For a simple linear regression model the design matrix is \[X = \left [ \begin{array}{cc} 1 & x_{1} \\ 1 & x_{2} \\ \vdots & \vdots \\ 1 & x_{n} \end{array} \right ]\] If we observe responses \(\boldsymbol{y}\), the least squares estimate of \({\boldsymbol{\beta}}\) is: \[\begin{aligned} \hat{\boldsymbol{\beta}} &=& (X^T X)^{-1} X^T \boldsymbol{y} = \left [ \begin{array}{cc} n & n \bar{x}\\ n\bar{x} & \sum_i x_i^2 \end{array} \right ]^{-1} \left [ \begin{array}{cccc} 1 & 1 & \ldots & 1 \\ x_1 & x_2 & \ldots & x_n \end{array} \right ] \left [ \begin{array}{c} y_1\\ y_2\\ \vdots\\ y_n \end{array} \right ] \\ &=& \frac{1}{n s_{xx}} \left [ \begin{array}{cc} \sum_i x_i^2 & - n \bar{x}\\ - n\bar{x} & n \end{array} \right ] \left [ \begin{array}{c} n \bar{y}\\ \sum_i x_i y_i \end{array} \right ] = \frac{1}{s_{xx}} \left [ \begin{array}{c} \bar{y} \sum_i x_i^2 - \bar{x} \sum_i{x_i y_i} \\ s_{xy} \end{array} \right ]\end{aligned}\]

Prediction and The Hat Matrix

The vector of fitted values is given by \(\hat{\boldsymbol{\mu}} = X \hat{\boldsymbol{\beta}} = X (X^TX)^{-1} X^T \boldsymbol{y}\) and the vector of residuals by \(\boldsymbol{e} = \boldsymbol{y} - \hat{\boldsymbol{\mu}}\).

The equation for the fitted values just given, can be re-written \(\hat{\boldsymbol{\mu}} = H \boldsymbol{y} = \hat{\boldsymbol{y}}\) where H = X (XTX)-1XT is often called the hat matrix because it “puts hats on things”!
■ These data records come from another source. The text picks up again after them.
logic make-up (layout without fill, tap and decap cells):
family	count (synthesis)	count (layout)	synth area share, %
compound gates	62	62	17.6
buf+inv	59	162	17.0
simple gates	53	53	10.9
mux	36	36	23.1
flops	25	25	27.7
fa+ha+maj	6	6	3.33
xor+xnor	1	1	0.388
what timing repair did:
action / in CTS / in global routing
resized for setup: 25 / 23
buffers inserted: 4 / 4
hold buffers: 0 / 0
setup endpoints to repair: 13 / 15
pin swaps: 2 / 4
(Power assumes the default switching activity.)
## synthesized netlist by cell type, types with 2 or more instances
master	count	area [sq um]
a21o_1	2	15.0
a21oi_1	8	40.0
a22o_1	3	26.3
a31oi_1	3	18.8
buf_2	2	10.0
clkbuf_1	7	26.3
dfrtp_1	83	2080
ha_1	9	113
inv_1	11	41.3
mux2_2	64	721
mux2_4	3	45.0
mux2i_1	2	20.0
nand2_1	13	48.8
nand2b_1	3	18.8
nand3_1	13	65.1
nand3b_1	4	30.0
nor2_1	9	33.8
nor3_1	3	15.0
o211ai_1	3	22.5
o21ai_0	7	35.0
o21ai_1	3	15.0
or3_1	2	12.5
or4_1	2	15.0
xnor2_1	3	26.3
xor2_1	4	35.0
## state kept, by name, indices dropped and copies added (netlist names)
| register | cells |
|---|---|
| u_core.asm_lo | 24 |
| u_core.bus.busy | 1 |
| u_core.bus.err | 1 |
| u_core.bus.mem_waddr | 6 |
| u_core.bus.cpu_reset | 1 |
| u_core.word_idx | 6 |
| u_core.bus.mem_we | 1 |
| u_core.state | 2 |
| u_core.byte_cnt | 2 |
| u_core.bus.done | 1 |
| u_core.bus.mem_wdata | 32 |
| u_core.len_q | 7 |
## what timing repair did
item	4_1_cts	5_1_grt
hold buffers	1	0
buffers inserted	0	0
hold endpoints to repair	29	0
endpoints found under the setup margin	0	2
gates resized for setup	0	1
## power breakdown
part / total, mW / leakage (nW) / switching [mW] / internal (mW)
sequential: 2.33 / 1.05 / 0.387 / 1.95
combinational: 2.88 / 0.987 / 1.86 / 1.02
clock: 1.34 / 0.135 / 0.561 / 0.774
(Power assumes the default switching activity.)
==> config.mk <==
export PLATFORM = sky130hd
export DESIGN_NAME = j_pixel_scanner
export DESIGN_NICKNAME = d
export VERILOG_FILES = /design/src/rtl/j_pixel_scanner.sv
export SDC_FILE = /design/constraint.sdc
export NUM_CORES = 1
export LEC_CHECK = 0
export BUFFER_PORTS_ARGS = -buffer_cell sky130_fd_sc_hd__buf_4
export CORE_MARGIN = 2
export CORE_UTILIZATION = 45
export DETAILED_ROUTE_END_ITERATION = 10
export PLACE_DENSITY = 0.7
export SLEW_MARGIN = 5
export SYNTH_ARGS = -nofsm -noshare
export SYNTH_HDL_FRONTEND = slang
export SYNTH_SLANG_ARGS = --single-unit
==> constraint.sdc <==
create_clock -name clk -period 3.8 [get_ports clk]
set_input_delay 0.38 -clock clk [delete_from_list [all_inputs] [get_ports clk]]
set_output_delay 0.38 -clock clk [all_outputs]
set_load 0.02 [all_outputs]
File: src/rtl/tbus_arbiter.sv
// Round-robin arbiter sharing one tbus port into the dcache between fetch (0) and memblock (1).
// A grant is held from index handshake through operation_done.
module tbus_arbiter #(
    parameter int unsigned DATA_W = 64,
    parameter int unsigned MASK_W = 64,
    parameter int unsigned OPT_W  = 2
) (
    input  logic              clock,
    input  logic              reset,

    input  logic              req0_index_valid,
    output logic              req0_index_ready,
    input  logic [DATA_W-1:0] req0_index,
    input  logic [DATA_W-1:0] req0_write_data,
    input  logic [MASK_W-1:0] req0_write_mask,
    input  logic [OPT_W-1:0]  req0_operation_type,
    output logic [DATA_W-1:0] req0_read_data,
    output logic              req0_operation_done,

    input  logic              req1_index_valid,
    output logic              req1_index_ready,
    input  logic [DATA_W-1:0] req1_index,
    input  logic [DATA_W-1:0] req1_write_data,
    input  logic [MASK_W-1:0] req1_write_mask,
    input  logic [OPT_W-1:0]  req1_operation_type,
    output logic [DATA_W-1:0] req1_read_data,
    output logic              req1_operation_done,

    output logic              arb2dcache_index_valid,
    input  logic              arb2dcache_index_ready,
    output logic [DATA_W-1:0] arb2dcache_index,
    output logic [DATA_W-1:0] arb2dcache_write_data,
    output logic [MASK_W-1:0] arb2dcache_write_mask,
    output logic [OPT_W-1:0]  arb2dcache_operation_type,
    input  logic [DATA_W-1:0] arb2dcache_read_data,
    input  logic              arb2dcache_operation_done,

    output logic              arb_busy
);

    typedef enum logic [1:0] {StIdle, StGrant, StWait} state_e;

    state_e state_q, state_d;
    logic   grant_q, grant_d;
    logic   last_q, last_d;
    logic   sel_valid;
    logic   handshake;
    logic   complete;

    always_ff @(posedge clock) begin
        if (reset) begin
            state_q <= StIdle;
            grant_q <= 1'b0;
            last_q  <= 1'b1;
        end else begin
            state_q <= state_d;
            grant_q <= grant_d;
            last_q  <= last_d;
        end
    end

    assign sel_valid = grant_q ? req1_index_valid : req0_index_valid;
    assign handshake = (state_q == StGrant) && sel_valid && arb2dcache_index_ready;
    // Done in the handshake cycle itself also completes the transaction.
    assign complete  = arb2dcache_operation_done && ((state_q == StWait) || handshake);

    always_comb begin
        state_d = state_q;
        grant_d = grant_q;
        last_d  = complete ? grant_q : last_q;
        unique case (state_q)
            StIdle: begin
                if (req0_index_valid || req1_index_valid) begin
                    grant_d = (req0_index_valid && req1_index_valid) ? ~last_q : req1_index_valid;
                    state_d = StGrant;
                end
            end
            StGrant: begin
                // Requester withdrew before the handshake: release without touching last_q.
                if (!sel_valid) begin
                    state_d = StIdle;
                end else if (handshake) begin
                    state_d = arb2dcache_operation_done ? StIdle : StWait;
                end
            end
            StWait: begin
                if (arb2dcache_operation_done) begin
                    state_d = StIdle;
                end
            end
            default: state_d = StIdle;
        endcase
    end

    always_comb begin
        arb_busy               = (state_q != StIdle);
        arb2dcache_index_valid = (state_q == StGrant) && sel_valid;
        req0_index_ready       = (state_q == StGrant) && !grant_q && arb2dcache_index_ready;
        req1_index_ready       = (state_q == StGrant) && grant_q && arb2dcache_index_ready;
        req0_operation_done    = complete && !grant_q;
        req1_operation_done    = complete && grant_q;
        req0_read_data         = req0_operation_done ? arb2dcache_read_data : '0;
        req1_read_data         = req1_operation_done ? arb2dcache_read_data : '0;

        arb2dcache_index          = '0;
        arb2dcache_write_data     = '0;
        arb2dcache_write_mask     = '0;
        arb2dcache_operation_type = '0;
        if (state_q != StIdle) begin
            arb2dcache_index          = grant_q ? req1_index : req0_index;
            arb2dcache_write_data     = grant_q ? req1_write_data : req0_write_data;
            arb2dcache_write_mask     = grant_q ? req1_write_mask : req0_write_mask;
            arb2dcache_operation_type = grant_q ? req1_operation_type : req0_operation_type;
        end
    end

endmodule

File: config.mk
export PLATFORM = sky130hd
export DESIGN_NAME = tbus_arbiter
export DESIGN_NICKNAME = d
export VERILOG_FILES = /design/src/rtl/tbus_arbiter.sv
export SDC_FILE = /design/constraint.sdc
export NUM_CORES = 1
export LEC_CHECK = 0
export BUFFER_PORTS_ARGS = -buffer_cell sky130_fd_sc_hd__buf_2
export CORE_AREA = 5 5 302 304
export DETAILED_ROUTE_END_ITERATION = 10
export DIE_AREA = 0 0 307 309
export GPL_ROUTABILITY_DRIVEN = 0
export GPL_TIMING_DRIVEN = 0
export PLACE_DENSITY = 0.33
export SKIP_LAST_GASP = 1
export SLEW_MARGIN = 10
export SYNTH_ARGS = -nofsm -noshare
export SYNTH_HDL_FRONTEND = slang
export SYNTH_SLANG_ARGS = --single-unit
export TNS_END_PERCENT = 20
File: constraint.sdc
create_clock -name clock -period 1.87 [get_ports clock]
set_input_delay 0.2805 -clock clock [delete_from_list [all_inputs] [get_ports clock]]
set_output_delay 0.2805 -clock clock [all_outputs]
set_load 0.01 [all_outputs]
### Yosys cells after proc, flatten, opt, wreduce, memory -nomap -nowiden

Cells that the tools add are included.

* word-level logic and storage cells: 44
* flip-flop bits (word level): 4

* bitwise operators: 1
* equality and inequality tests: 5
* reduce and logical (&&, ||, !) cells: 17
* multiplexer cells: 18

Operators with widths (count)
* $mux W64: 8
* $mux W2: 7
* $logic_and A1 B1 Y1: 10
* $pmux W2 S3: 1
* $ne A2 B2 Y1 const B: 2
* $ne A3 B3 Y1 const B: 1
* $reduce_and A3 Y1: 1
* $eq A2 B1 Y1 const B: 1
* $eq A2 B2 Y1 const B: 1
* $logic_not A2 Y1: 1
* $logic_or A1 B1 Y1: 2
* $mux W1: 2
* $reduce_and A2 Y1: 1
* $reduce_bool A2 Y1: 1
* $logic_not A1 Y1: 1
* $not A1 Y1: 1

### Logic depth before layout (Yosys ltp)

* depth in word-level cells: 7
* depth in mapped cells: 6
* mapped depth without buffers: 4

### Least setup slack after synthesis

OpenSTA, ideal clock, no wires.

* path type: register to output
* start: reg grant_q
* end: out req0_read_data[48]
* path slack: 0.212 ns
* arrival: 1.378 ns
* stages on the path, launching flop included: 7
* path buffers: 3
* data required time: 1.590 ns
* cells stage by stage: dfxtp_1 buf_2 mux2i_1 a2bb2oi_2 buf_6 buf_4 nor3b_1

* word-level cells in the longest chain between the ends: 7
* elaborated cells between the ends (all ways): 8

RTL lines
* start, declared: line 44 `logic grant_q, grant_d;`
* start signal, assigned: line 57 `grant_q <= grant_d;`
* $mux W1: line 62 `assign sel_valid = grant_q ? req1_index_valid : req0_index_valid;`
* $logic_and A1 B1 Y1 (2 in series): line 63 `assign handshake = (state_q == StGrant) && sel_valid && arb2dcache_index_ready;`
* $logic_or A1 B1 Y1: line 65 `assign complete = arb2dcache_operation_done && ((state_q == StWait) || handshake);`
* $logic_and A1 B1 Y1: line 65
* $logic_and A1 B1 Y1 (*): line 100 `req0_operation_done = complete && !grant_q;`
* $mux W64 (*): line 102 `req0_read_data = req0_operation_done ? arb2dcache_read_data : '0;`
* end, declared: line 17 `output logic [DATA_W-1:0] req0_read_data,`

Every way passes the cells marked *; elsewhere a longest branch is shown, timed or not.

### Worst setup path in the final report

* start: reg grant_q
* end: out req1_read_data[6]

* word-level cells in the longest chain between the ends: 7

RTL lines
* $mux W1: line 62
* $logic_and A1 B1 Y1 (2 in series): line 63
* $logic_or A1 B1 Y1: line 65
* $logic_and A1 B1 Y1: line 65
* $logic_and A1 B1 Y1 (*): line 101 `req1_operation_done = complete && grant_q;`
* $mux W64 (*): line 103 `req1_read_data = req1_operation_done ? arb2dcache_read_data : '0;`
* end, declared: line 26 `output logic [DATA_W-1:0] req1_read_data,`

Marks and branches as above.

==> reports/metrics.csv <==
stage,metric,value,unit
placed_design,placed cell areas,9630,µm²
timing,final setup fails,275,
detailed_routing,DRT iter0 DRCs,407,
synth,Yosys cell types,21,
placed_design,hpwl dp,50900,µm
synth,"Net Count, Synth",1077,
floorplanning,Die Area,94900,µm²
status,failing checks,setup timing,
timing,final worst slack,-0.199,ns
timing,Slew Limit Fails,0,
setup_path,startpoint types,flop,
synth,area share of the largest cell type after synthesis,46.1,%
synth,"area leader, netlist",mux2i_1,
detailed_routing,Pre-antenna DRT Iters,5,
run,Max Cap Viol,0,
floorplanning,IO Pins,786,
setup_path,WP data required,1.59,ns
synth,Synth Area per Inst,6.84,µm²
detailed_routing,DRC violation count after routing,0,
detailed_routing,final antenna-violating net count,0,
timing,Final Critical Period,2.07,ns
setup_path,Critical Path AT,1.79,ns
synth,Post-Synth Adder-Cell Area,0,%
timing,crit share post-route,111,%
timing,fmax,483,MHz
cells_and_area,Final #Nets,1897,
detailed_routing,vias per inst,3.06,
power_and_ir_drop,PwrDens,290,nW/µm²
global_route,largest net degree at the start of global routing,11,
timing,Clock Skew,0.00271,ns
clock_tree,Root Driver,clkbuf_16,
floorplanning,Initial Util,4.81,%
global_route,vias in the first global route,8406,
setup_path,R2R cell count,6,
cells_and_area,ratio of cells with drive above 1 in the final layout,66.5,%
synth,mux cell area share after synthesis,46.1,%
clock_tree,hold_buf cts,0,
clock_tree,CTS tree,yes,
power_and_ir_drop,Leak,5.48,nW
cells_and_area,Final Cell Area,11200,µm²
timing,final hold vios,0,
synth,synth top area cells,"mux2i_1 46%, nor3b_1 23%, nor2_1 18%",
min_path,worst hold stages,2,
timing,worst slew pin tran,0.680,ns
setup_path,"Max FO, Critical Path",6,
floorplanning,# rows,109,
synth,Synth Cell Area,4230,µm²
placed_design,PortBufs,785,
clock_tree,H-tree levels,1,
floorplanning,Die H,309,µm
timing,worst rel slew slack,54.7,%
setup_path,FF-to-FF setup slack,0.29,ns
setup_path,reg2reg end,state_q[1]$_SDFFE_PP0P_,
clock_tree,Skew-Pair Late Insertion Delay,0.22,ns
status,outcome,"complete, but fails checks",
clock_tree,Sink Count,4,
synth,Post-Synth XOR/XNOR Area,0,%
clock_tree,Inserted Clock Buffers,3,
synth,asr flop ratio synth,0,%
cells_and_area,fillers,10400,
min_path,hold crit path type,input port to flop,
synth,"Top FF cell, synth",dfxtp_1,
global_route,global route total overflow,0,
clock_tree,deepest clock path buffer count,2,
setup_path,Crit. End Element,primary output,
synth,Post-Synthesis Cells,619,
synth,Post-synth EDFFs,0,
synth,top post-synthesis cells by count,"202 x nor2_1, 195 x mux2i_1, 128 x nor3b_1, 41 x buf_2, 20 x clkbuf_1",
synth,synthesized flop and latch total,4,
setup_path,worst flop-to-flop path startpoint,grant_q$_SDFFE_PP0P_,
synth,Synth Area in Simple Gates,41.6,%
synth,Synth Area in Compound Gates,1.63,%
cells_and_area,Util after Layout,12.7,%
detailed_routing,Vias,7974,
synth,Yosys warning total,0,
synth,main combinational cell family by area after synthesis,multiplexers,
global_route,first-pass GRT wire length,71600,µm
timing,unrepaired setup endpoints after global routing,yes,
clock_tree,clock-pin slew on the worst setup and hold paths,0.03,ns
global_route,Total Routing Usage GR,10.9,%
cells_and_area,area grow syn2layout,164,%
floorplanning,Chip Width,307,µm
synth,cell with the most instances after synthesis,nor2_1,
global_route,initial antenna violation count,36,
min_path,min-delay src,arb2dcache_operation_done,
setup_path,CP Class,flop to primary output,
synth,sequential fraction of the synthesis area,1.89,%
detailed_routing,WL final,57000,µm
min_path,hold worst-path end,state_q[1]$_SDFFE_PP0P_,
floorplanning,core area,88000,µm²
power_and_ir_drop,Max VDD drop,0.224,mV
detailed_routing,WL/cell,21.9,µm
repair_timing:
item                       in CTS  in global routing
resized for setup             186                 79
gates cloned                    8                  4
buffers inserted               22                  2
pin swaps                      16                  8
hold endpoints to repair        0                  0
setup endpoints to repair     331                320
kinds of logic (layout without fill, tap and decap cells):
family                 after synthesis  in the layout
AND/OR/NAND/NOR                    338            338
multiplexers                       195            195
buffers and inverters               75            893
AO/OA/AOI/OAI                        7              7
flip-flops                           4              4
other                                0              3
placed cells by master (no fill, tap or decap), types with 2 or more instances in the layout:
master	instances
clkbuf_4	6
buf_2	791
mux2i_4	10
clkbuf_1	5
nor3b_4	9
inv_1	3
nand3b_1	2
clkbuf_2	3
buf_8	8
mux2i_1	184
nor3b_2	39
nand2_1	4
buf_4	20
buf_12	22
nor2_2	5
clkbuf_16	10
buf_16	5
nor3b_1	80
nor2_1	195
diode_2	3
dfxtp_2	2
nor2_4	2
buf_6	17
how the worst max path moves through the flow:
stage                       startpoint                         to  slack (ns)  cells after the start
2_1_floorplan     grant_q$_SDFFE_PP0P_         req0_read_data[48]        0.21                      6
3_3_place_gp   state_q[0]$_SDFFE_PP0P_       arb2dcache_index[54]       -1.94                      5
3_5_place_dp      grant_q$_SDFFE_PP0P_  arb2dcache_write_mask[55]       -1.18                      6
4_1_cts           grant_q$_SDFFE_PP0P_          req1_read_data[6]       -0.27                      8
5_1_grt           grant_q$_SDFFE_PP0P_          req1_read_data[4]       -0.26                      7
6_report          grant_q$_SDFFE_PP0P_          req1_read_data[6]       -0.20                      7
flip-flops by register name (all words and copies together) (netlist names):
signal   cells
grant_q      1
state_q      2
last_q       1
layer usage:
layer  track usage (%)  wire (µm)
met1              15.1      25600
met2              17.6      25700
met3              2.92       5240
met4              1.09        469
met5                 0         35
metrics by stage:
step / std cells / power, W / hold slack (ns) / TNS (ns) / setup WS [ns]
2_1_floorplan: 619 / 0.00116 / 0.349 / 0 / 0.212
3_3_place_gp: 2569 / 0.00250 / 0.527 / -421.74 / -1.94
3_5_place_dp: 2569 / 0.00250 / 0.529 / -220.30 / -1.18
4_1_cts: 2601 / 0.00323 / 0.285 / -46.90 / -0.266
5_1_grt: 2603 / 0.00348 / 0.302 / -53.51 / -0.264
6_report: 2605 / 0.00325 / 0.301 / -32.31 / -0.199
report_power, final:
| part | switching (W) | internal [W] | total [W] | leakage (nW) |
|---|---|---|---|---|
| Clock | 0.0000574 | 0.000273 | 0.000330 | 0.0370 |
| Combinational | 0.00149 | 0.00133 | 0.00282 | 5.41 |
| Sequential | 0.00000565 | 0.0000904 | 0.0000961 | 0.0342 |
cell type report:
class	count	area [µm²]	share of cell area, %
multi-input combinational	540	4250	37.9
tap	1165	1460	13.0
timing repair buffer	817	4510	40.3
inverter	4	18.8	0.168
antenna	3	7.51	0.0671
clock buffer	3	75.1	0.671
sequential	4	86.3	0.772
buffer	69	793	7.09
worst max-delay path: stages, from the launching register on:
cell,delay (ns)
dfxtp_2,0.31
buf_12,0.15
mux2i_4,0.19
a2bb2oi_4,0.17
buf_8,0.16
buf_12,0.14
nor3b_4,0.25
buf_2,0.19
(Power assumes the default switching activity.)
We have the equality \(\hat{\boldsymbol{y}} = \hat{\boldsymbol{\mu}}\) because we use the same values for prediction and mean estimation.

Covariance Matrices

The Covariance Matrix for \(\hat{\boldsymbol{\beta}}\)

The covariance matrix of \(\hat{\boldsymbol{\beta}}\) is

\[\begin{aligned} \mbox{Var}(\hat{\boldsymbol{\beta}}) = \mbox{Var}[ (X^TX)^{-1} X^T \boldsymbol{y} ] &=& (X^TX)^{-1} X^T \mbox{Var}(\boldsymbol{y}) [(X^TX)^{-1} X^T]^T\\ &=& (X^TX)^{-1} X^T \sigma^2 I [(X^TX)^{-1} X^T]^T\\ &=& \sigma^2 (X^TX)^{-1} X^TX (X^T X)^{-1}\\ &=& \sigma^2 (X^TX)^{-1}\end{aligned}\]

We can use \(\mbox{Var}(\boldsymbol{y}) = \sigma^2 I\) since the responses are independent and hence uncorrelated.